PkgToSoftwareBOM.jl

Produces a Software Bill of Materials (SBOM) describing your Julia Pkg environment. SBOM is in the SPDX format
Author SamuraiAku
Popularity
16 Stars
Updated Last
6 Days Ago
Started In
March 2023

PkgToSoftwareBOM.jl

GitHub Actions codecov PkgToSoftwareBOM Downloads

This package produces a Software Bill of Materials (SBOM) describing your Julia environment. At this time, the SBOM produced is in the (SPDX) format. Contributions to support other SBOM formats are welcome.

I created PkgToSoftwareBOM.jl to help the Julia ecosystem get prepared for the emerging future of software supply chain security. If we want to see Julia adoption to continue to grow, then we need to be able to easily create SBOMs to supply to the organizations using Julia packages.

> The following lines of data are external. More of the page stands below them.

### src/core/sfbs_store.v
`timescale 1ns/10ps
`include "sfbs_consts.vh"
// Summary of operation
// - program command burns 16-bit feature word
// - bit 15 frees done pin to user
// - bit 14 frees init status pin
// - bit 13 frees reconfig request pin
// - bit 12 slave-only, valid with bit 13
// - bit 11 forces I3C only, I2C off
// - bit 10 extends password to array
// - bit 9 password guards fuse programming
// - bits 8:6 pick single, dual, no boot
// - customer ID enable selects reported ID
// - bits 4:3 pick decryption policy
// - bits 1:0 pick authentication method
// - readback returns feature shadow word
// - lock command burns 32-bit lock word
// - bit 27 hard-locks signing key fuses
// - bit 26 blocks signing key readout
// - soft lock blocks external ports only
// - hard lock blocks every interface
module sfbs_store #(
    parameter PROG_CYC = `SFBS_PROG_CYC,
    parameter [31:0] HW_DEVICE_ID = 32'h0000_1234  // arbitrary value
) (
    // clock and reset
    clk,
    rst_n,
    // command port
    cmdValid,
    cmdCode,
    cmdFromFabric,
    cmdData,
    cmdPassOk,
    cmdReady,
    cmdDone,
    cmdRefused,
    rdData,
    // key fuse readback source
    keyFuseWord,
    // customer id from the user feature store
    customerId,
    // decoded feature outputs
    doneUserIo,
    initUserIo,
    reconfigUserIo,
    slaveOnly,
    i3cOnly,
    pwdArray,
    pwdFuse,
    bootSingle,
    bootDual,
    bootNone,
    bootInvalid,
    encOnly,
    decUndefined,
    authSig,
    authMac,
    deviceId,
    keyHardLocked,
    keyReadLocked,
    // shared pins
    initCfgOut,
    initCfgOe,
    initUserOut,
    initUserOe,
    initPadIn,
    initPadOut,
    initPadOe,
    initCfgIn,
    initUserIn,
    rcfgUserOut,
    rcfgUserOe,
    rcfgPadIn,
    rcfgPadOut,
    rcfgPadOe,
    rcfgCfgIn,
    rcfgUserIn
);
    // clock and reset
    input  wire        clk;
    input  wire        rst_n;
    // command port
    input  wire        cmdValid;
    input  wire [1:0]  cmdCode;
    input  wire        cmdFromFabric;
    input  wire [31:0] cmdData;
    input  wire        cmdPassOk;
    output wire        cmdReady;
    output reg         cmdDone;
    output reg         cmdRefused;
    output reg  [31:0] rdData;
    // key fuse readback source
    input  wire [31:0] keyFuseWord;
    // customer id
    input  wire [31:0] customerId;
    // decoded feature outputs
    output wire        doneUserIo;
    output wire        initUserIo;
    output wire        reconfigUserIo;
    output wire        slaveOnly;
    output wire        i3cOnly;
    output wire        pwdArray;
    output wire        pwdFuse;
    output wire        bootSingle;
    output wire        bootDual;
    output wire        bootNone;
    output wire        bootInvalid;
    output wire        encOnly;
    output wire        decUndefined;
    output wire        authSig;
    output wire        authMac;
    output reg  [31:0] deviceId;
    output wire        keyHardLocked;
    output wire        keyReadLocked;
    // shared pins
    input  wire        initCfgOut;
    input  wire        initCfgOe;
    input  wire        initUserOut;
    input  wire        initUserOe;
    input  wire        initPadIn;
    output wire        initPadOut;
    output wire        initPadOe;
    output wire        initCfgIn;
    output wire        initUserIn;
    input  wire        rcfgUserOut;
    input  wire        rcfgUserOe;
    input  wire        rcfgPadIn;
    output wire        rcfgPadOut;
    output wire        rcfgPadOe;
    output wire        rcfgCfgIn;
    output wire        rcfgUserIn;

    reg         rstSync1_reg;        // reset release stage one
    reg         rstSync2_reg;        // synchronised reset
    wire        rstN;                // reset used by all logic
    wire [15:0] featWord;            // feature shadow
    wire [31:0] lockWord;            // lock shadow
    wire        featBusy;            // feature burn in progress
    wire        lockBusy;            // lock burn in progress
    wire        featStb;             // accepted feature program
    wire        lockStb;             // accepted lock program
    wire [2:0]  bootSel;             // boot field
    wire [1:0]  decSel;              // decrypt field
    wire [1:0]  authSel;             // auth field
    reg         accept;              // request allowed
    reg         opBusy_reg;          // waiting for a burn to finish

    // async assert, synchronous release
    always @(posedge clk or negedge rst_n)
    begin
        if (!rst_n)
        begin
            rstSync1_reg <= 1'b0;
            rstSync2_reg <= 1'b0;
        end
        else
        begin
            rstSync1_reg <= 1'b1;
            rstSync2_reg <= rstSync1_reg;
        end
    end
    assign rstN = rstSync2_reg;

    // one request at a time; stall while a burn is running
    assign cmdReady = !opBusy_reg && !featBusy && !lockBusy;

    // access policy per command
    always @*
    begin
        accept = 1'b1;
        case (cmdCode)
            `SFBS_CMD_PROG_FEAT: accept = !pwdFuse || cmdPassOk;
            `SFBS_CMD_PROG_LOCK: accept = !pwdFuse || cmdPassOk;
            // readout lock stops external ports, hard lock stops all
            `SFBS_CMD_READ_KEY:  accept = !keyHardLocked && !(keyReadLocked && !cmdFromFabric);
            `SFBS_CMD_READ_FEAT: accept = 1'b1;
            default:             accept = 1'b0;
        endcase
    end

    // a refused program never reaches either fuse word
    assign featStb = cmdValid && cmdReady && accept && (cmdCode == `SFBS_CMD_PROG_FEAT);
    assign lockStb = cmdValid && cmdReady && accept && (cmdCode == `SFBS_CMD_PROG_LOCK);

    // feature word store, reserved bit forced to zero
    sfbs_nv_word #(
        .WIDTH    (`SFBS_FEAT_W),
        .PROG_CYC (PROG_CYC),
        .ONE_TIME (0)
    ) uFeat (
        .clk        (clk),
        .rstN       (rstN),
        .progStb    (featStb),
        .progData   (cmdData[15:0] & ~(16'h0001 << `SFBS_F_RSVD)),
        .shadow_reg (featWord),
        .busy       (featBusy)
    );

    // lock word takes bits 27:0 only; reserved top nibble forced to zero
    sfbs_nv_word #(
        .WIDTH    (`SFBS_LOCK_W),
        .PROG_CYC (PROG_CYC),
        .ONE_TIME (1)
    ) uLock (
        .clk        (clk),
        .rstN       (rstN),
        .progStb    (lockStb),
        .progData   ({`SFBS_L_RSVD_ZERO, cmdData[27:0]}),
        .shadow_reg (lockWord),
        .busy       (lockBusy)
    );

    // command completion and readback data
    always @(posedge clk or negedge rstN)
    begin
        if (!rstN)
        begin
            cmdDone    <= 1'b0;
            cmdRefused <= 1'b0;
            rdData     <= 32'h0000_0000;
            opBusy_reg <= 1'b0;
        end
        else
        begin
            cmdDone    <= 1'b0;
            cmdRefused <= 1'b0;
            if (opBusy_reg)
            begin
                // burn finished: report completion
                if (!featBusy && !lockBusy)
                begin
                    opBusy_reg <= 1'b0;
                    cmdDone    <= 1'b1;
                end
            end
            else if (cmdValid && cmdReady)
            begin
                if (!accept)
                begin
                    cmdRefused <= 1'b1;
                    cmdDone    <= 1'b1;
                    rdData     <= 32'h0000_0000;
                end
                else if (featStb || lockStb)
                begin
                    opBusy_reg <= 1'b1;
                end
                else if (cmdCode == `SFBS_CMD_READ_FEAT)
                begin
                    rdData  <= {16'h0000, featWord};
                    cmdDone <= 1'b1;
                end
                else
                begin
                    rdData  <= keyFuseWord;
                    cmdDone <= 1'b1;
                end
            end
        end
    end

    // decoded features
    assign doneUserIo     = featWord[`SFBS_F_DONE_IO];
    assign initUserIo     = featWord[`SFBS_F_INIT_IO];
    assign reconfigUserIo = featWord[`SFBS_F_RECFG_IO];
    // slave-only has no meaning unless the request pin is freed
    assign slaveOnly      = featWord[`SFBS_F_SLV_EXCL] && reconfigUserIo;
    assign i3cOnly        = featWord[`SFBS_F_I3C_ONLY];
    assign pwdArray       = featWord[`SFBS_F_PWD_ARRAY];
    assign pwdFuse        = featWord[`SFBS_F_PWD_FUSE];
    assign bootSel        = featWord[`SFBS_F_BOOT_HI:`SFBS_F_BOOT_LO];
    assign bootSingle     = (bootSel == `SFBS_BOOT_SINGLE);
    assign bootDual       = (bootSel == `SFBS_BOOT_DUAL);
    assign bootNone       = (bootSel == `SFBS_BOOT_NONE);
    assign bootInvalid    = !(bootSingle || bootDual || bootNone);
    assign decSel         = featWord[`SFBS_F_DEC_HI:`SFBS_F_DEC_LO];
    assign encOnly        = (decSel == `SFBS_DEC_ENC_ONLY);
    assign decUndefined   = (decSel == `SFBS_DEC_UNDEF);
    assign authSel        = featWord[`SFBS_F_AUTH_HI:`SFBS_F_AUTH_LO];
    assign authSig        = (authSel == `SFBS_AUTH_SIG);
    assign authMac        = (authSel == `SFBS_AUTH_MAC);
    assign keyHardLocked  = lockWord[`SFBS_L_KEY_HLOCK];
    assign keyReadLocked  = lockWord[`SFBS_L_KEY_RLOCK];

    // reported device id, registered
    always @(posedge clk or negedge rstN)
    begin
        if (!rstN)
            deviceId <= 32'h0000_0000;
        else
            deviceId <= featWord[`SFBS_F_CUSTOMER_IDENT_AS_DEVICE_IDENT] ? customerId : HW_DEVICE_ID;
    end

    // init status pin sharing
    sfbs_pin_mux uInitPin (
        .userSel (initUserIo),
        .cfgOut  (initCfgOut),
        .cfgOe   (initCfgOe),
        .userOut (initUserOut),
        .userOe  (initUserOe),
        .padIn   (initPadIn),
        .padOut  (initPadOut),
        .padOe   (initPadOe),
        .cfgIn   (initCfgIn),
        .userIn  (initUserIn)
    );

    // reconfig request pin is input only in its dedicated role
    sfbs_pin_mux uRcfgPin (
        .userSel (reconfigUserIo),
        .cfgOut  (1'b0),
        .cfgOe   (1'b0),
        .userOut (rcfgUserOut),
        .userOe  (rcfgUserOe),
        .padIn   (rcfgPadIn),
        .padOut  (rcfgPadOut),
        .padOe   (rcfgPadOe),
        .cfgIn   (rcfgCfgIn),
        .userIn  (rcfgUserIn)
    );
endmodule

PkgToSoftwareBOM interfaces with the standard library Pkg to fill in the SBOM data fields. Information filled out today includes:

  • A complete package dependency list including
    • versions in use
    • where the package can be downloaded from
    • SPDX verification code
    • determines the declared license and scans all source files for additional licenses present
  • A complete artifact list
    • artifact version resolved to the target platform
      • target platform may be changed by an advanced user
    • where the artifact can be downloaded from
    • download checksum
    • determines the declared license and scans all source files for additional licenses present

Future versions may be able to fill in additional fields including copyright text.

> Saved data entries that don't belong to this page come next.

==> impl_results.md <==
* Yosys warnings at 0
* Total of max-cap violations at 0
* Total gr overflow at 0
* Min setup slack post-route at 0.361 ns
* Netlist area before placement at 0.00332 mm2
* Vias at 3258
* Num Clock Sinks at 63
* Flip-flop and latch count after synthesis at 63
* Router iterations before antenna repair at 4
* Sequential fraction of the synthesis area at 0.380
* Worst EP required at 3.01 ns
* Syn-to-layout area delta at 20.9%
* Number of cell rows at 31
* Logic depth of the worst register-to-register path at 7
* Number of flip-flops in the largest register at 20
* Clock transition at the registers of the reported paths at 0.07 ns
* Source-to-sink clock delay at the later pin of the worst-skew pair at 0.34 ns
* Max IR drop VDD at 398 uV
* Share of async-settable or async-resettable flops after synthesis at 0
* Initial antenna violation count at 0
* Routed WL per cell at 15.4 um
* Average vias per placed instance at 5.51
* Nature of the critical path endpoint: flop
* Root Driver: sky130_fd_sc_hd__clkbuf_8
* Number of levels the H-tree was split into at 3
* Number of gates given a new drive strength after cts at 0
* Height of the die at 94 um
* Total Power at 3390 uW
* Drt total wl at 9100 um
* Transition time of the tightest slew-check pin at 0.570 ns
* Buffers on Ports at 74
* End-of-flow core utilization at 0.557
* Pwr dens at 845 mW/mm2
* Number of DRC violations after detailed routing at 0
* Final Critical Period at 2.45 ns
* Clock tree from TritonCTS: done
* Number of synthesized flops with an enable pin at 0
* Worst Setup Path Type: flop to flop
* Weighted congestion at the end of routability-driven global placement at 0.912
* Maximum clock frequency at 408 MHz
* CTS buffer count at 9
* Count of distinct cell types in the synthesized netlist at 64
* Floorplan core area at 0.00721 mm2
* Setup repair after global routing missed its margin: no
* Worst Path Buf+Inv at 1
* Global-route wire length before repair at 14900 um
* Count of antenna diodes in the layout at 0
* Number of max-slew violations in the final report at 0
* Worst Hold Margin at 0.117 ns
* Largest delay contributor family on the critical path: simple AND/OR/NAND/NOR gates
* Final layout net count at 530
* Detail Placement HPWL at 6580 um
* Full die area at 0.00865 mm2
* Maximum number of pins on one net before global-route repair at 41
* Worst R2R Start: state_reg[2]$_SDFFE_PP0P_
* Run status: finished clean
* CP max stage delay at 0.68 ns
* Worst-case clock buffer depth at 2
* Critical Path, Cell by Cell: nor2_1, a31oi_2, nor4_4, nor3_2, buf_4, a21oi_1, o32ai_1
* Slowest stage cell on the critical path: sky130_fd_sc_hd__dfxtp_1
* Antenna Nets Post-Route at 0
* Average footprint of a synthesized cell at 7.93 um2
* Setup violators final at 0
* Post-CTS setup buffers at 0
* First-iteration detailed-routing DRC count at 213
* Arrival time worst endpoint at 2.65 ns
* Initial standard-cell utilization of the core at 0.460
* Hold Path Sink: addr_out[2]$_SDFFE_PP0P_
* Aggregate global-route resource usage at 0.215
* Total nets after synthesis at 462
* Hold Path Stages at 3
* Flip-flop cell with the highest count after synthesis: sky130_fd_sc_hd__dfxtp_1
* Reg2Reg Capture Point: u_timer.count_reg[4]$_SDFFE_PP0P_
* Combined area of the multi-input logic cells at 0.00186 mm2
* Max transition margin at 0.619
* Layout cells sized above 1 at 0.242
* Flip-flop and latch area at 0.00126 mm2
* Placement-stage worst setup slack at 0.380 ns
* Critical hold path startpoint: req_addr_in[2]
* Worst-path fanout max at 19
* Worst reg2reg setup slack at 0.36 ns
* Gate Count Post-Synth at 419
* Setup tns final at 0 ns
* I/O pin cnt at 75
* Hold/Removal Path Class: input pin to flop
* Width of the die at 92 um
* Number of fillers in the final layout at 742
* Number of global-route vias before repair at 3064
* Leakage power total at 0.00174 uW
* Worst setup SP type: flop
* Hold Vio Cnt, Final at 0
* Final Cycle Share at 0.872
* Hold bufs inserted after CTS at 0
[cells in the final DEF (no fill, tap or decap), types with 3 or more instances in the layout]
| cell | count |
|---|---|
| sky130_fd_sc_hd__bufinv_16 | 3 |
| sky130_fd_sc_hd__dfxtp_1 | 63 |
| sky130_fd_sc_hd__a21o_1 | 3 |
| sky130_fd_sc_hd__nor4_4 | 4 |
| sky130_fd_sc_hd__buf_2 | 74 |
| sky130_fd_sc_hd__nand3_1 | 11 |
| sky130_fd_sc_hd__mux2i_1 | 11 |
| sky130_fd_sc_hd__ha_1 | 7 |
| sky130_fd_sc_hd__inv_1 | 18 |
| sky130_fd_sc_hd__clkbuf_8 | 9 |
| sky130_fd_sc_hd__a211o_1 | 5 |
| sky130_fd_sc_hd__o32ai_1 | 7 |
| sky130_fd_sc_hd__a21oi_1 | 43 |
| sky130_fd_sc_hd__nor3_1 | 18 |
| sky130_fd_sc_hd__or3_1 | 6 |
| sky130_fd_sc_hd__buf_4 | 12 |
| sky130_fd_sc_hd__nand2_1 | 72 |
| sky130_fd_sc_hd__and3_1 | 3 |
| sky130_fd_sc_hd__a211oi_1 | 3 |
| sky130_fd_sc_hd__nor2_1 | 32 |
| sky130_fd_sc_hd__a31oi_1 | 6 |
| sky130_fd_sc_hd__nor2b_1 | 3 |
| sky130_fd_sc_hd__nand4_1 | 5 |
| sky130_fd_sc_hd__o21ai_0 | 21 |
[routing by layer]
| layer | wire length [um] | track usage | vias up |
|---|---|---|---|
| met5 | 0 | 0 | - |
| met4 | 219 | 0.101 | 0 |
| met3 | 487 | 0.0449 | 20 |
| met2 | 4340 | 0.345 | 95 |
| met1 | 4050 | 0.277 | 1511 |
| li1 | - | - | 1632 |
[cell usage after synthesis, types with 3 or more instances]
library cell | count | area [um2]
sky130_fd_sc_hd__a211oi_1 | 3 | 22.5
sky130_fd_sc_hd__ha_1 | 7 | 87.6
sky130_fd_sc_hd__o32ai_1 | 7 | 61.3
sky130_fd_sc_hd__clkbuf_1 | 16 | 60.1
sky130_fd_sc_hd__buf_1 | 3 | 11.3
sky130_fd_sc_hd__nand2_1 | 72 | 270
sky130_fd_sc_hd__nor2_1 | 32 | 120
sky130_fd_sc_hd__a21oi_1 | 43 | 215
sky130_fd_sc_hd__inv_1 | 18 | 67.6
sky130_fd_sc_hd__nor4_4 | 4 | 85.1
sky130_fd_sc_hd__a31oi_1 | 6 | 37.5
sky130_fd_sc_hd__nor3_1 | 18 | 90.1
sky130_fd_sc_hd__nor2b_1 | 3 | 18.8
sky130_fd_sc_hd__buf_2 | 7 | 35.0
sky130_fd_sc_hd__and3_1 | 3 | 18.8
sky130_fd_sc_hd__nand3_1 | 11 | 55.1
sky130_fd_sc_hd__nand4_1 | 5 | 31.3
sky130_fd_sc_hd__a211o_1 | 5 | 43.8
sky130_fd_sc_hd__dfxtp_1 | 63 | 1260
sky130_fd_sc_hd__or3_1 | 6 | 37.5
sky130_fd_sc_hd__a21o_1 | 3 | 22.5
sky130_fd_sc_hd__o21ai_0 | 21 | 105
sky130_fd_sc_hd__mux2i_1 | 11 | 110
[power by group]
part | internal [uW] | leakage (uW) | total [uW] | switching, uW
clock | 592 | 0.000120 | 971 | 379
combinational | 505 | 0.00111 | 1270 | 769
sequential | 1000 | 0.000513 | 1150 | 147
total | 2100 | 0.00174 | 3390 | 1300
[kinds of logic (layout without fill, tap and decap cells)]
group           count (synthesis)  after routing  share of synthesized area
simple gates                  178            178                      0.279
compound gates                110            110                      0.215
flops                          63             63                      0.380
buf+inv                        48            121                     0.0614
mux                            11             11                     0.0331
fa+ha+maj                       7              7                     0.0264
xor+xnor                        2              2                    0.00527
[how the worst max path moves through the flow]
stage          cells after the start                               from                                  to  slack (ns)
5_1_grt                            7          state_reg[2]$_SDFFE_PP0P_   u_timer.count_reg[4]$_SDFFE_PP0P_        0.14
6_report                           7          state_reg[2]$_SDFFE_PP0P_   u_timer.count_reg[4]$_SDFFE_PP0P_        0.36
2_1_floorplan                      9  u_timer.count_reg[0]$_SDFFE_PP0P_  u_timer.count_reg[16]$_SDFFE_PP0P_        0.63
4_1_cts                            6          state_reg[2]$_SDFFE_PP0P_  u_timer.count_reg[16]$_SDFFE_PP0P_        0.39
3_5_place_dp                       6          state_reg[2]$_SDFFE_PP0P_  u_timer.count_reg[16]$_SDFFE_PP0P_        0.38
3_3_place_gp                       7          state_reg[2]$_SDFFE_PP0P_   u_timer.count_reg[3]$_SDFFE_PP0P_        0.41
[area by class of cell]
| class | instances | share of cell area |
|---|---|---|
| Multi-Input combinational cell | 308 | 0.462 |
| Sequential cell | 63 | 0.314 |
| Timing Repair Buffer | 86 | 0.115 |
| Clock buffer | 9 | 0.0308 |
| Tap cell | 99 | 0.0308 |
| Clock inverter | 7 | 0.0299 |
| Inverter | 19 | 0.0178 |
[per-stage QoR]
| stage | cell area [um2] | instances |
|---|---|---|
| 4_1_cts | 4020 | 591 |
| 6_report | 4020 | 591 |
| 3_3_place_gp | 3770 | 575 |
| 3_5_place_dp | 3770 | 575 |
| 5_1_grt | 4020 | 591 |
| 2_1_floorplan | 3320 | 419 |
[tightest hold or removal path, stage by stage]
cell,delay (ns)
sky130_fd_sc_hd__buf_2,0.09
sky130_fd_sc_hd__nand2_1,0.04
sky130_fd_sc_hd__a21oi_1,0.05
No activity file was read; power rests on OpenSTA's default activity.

PkgToSoftwareBOM defaults to using the General registry but can use other registries and even mutiple registries as the source(s) of package information.

What is an SBOM?

An SBOM is a formal, machine-readable inventory of software components and dependencies, information about those components, and their hierarchical relationships. These inventories should be comprehensive – or should explicitly state where they could not be. SBOMs may include open source or proprietary software and can be widely available or access-restricted.

For a further information about SBOMs, their importance and how they can be used please see the Software Bill of Materials website maintained by the National Telecommuications and Information Administration

Why do you care about SBOMs?

SBOMs are an important component of developing software security practices. US Presidential Executive Order EO 14028 established SBOMs as one method by which the federal government will establish the provenence of software in use. Commercial organizations are also using SBOMs for the same reason.

What does an SBOM look like?

The file PkgToSoftwareBOM.spdx.json at the root of this package is a Developer SBOM of this package.

See examples of User Environment SBOMs in the folder examples

Installation

Type ] add PkgToSoftwareBOM and then hit ⏎ Return at the REPL. You should see

pkg> add PkgToSoftwareBOM

How to I use PkgToSoftwareBOM.jl ?

To use this package, just type

using PkgToSoftwareBOM

PkgToSofwareBOM automatically exports the package SPDX which defines the SBOM datatypes and functions for reading and writing. Please see the SPDX documentation for full documentation.

There are two use cases envisioned:

  • Users: Create an SBOM of your current environment. Submit this file to your organization
  • Developers: Create an SBOM to be included with your package source code. This becomes your official declaration of what your package dependencies, copyright, license, and download location.

!!! Important note about stability and license scanning !!!

PkgToSoftwareBOM uses LicenseCheck.jl to scan package and artifact directories for license file information. LicenseCheck has been known to occasionally crash when run on Apple Silicon, see Issue #11. I have observed it happening every time when run within VSCode with the julia-vscode extension. There are some early indications this issue may be resolved in Julia 1.11 when it is released, but it is not certain yet.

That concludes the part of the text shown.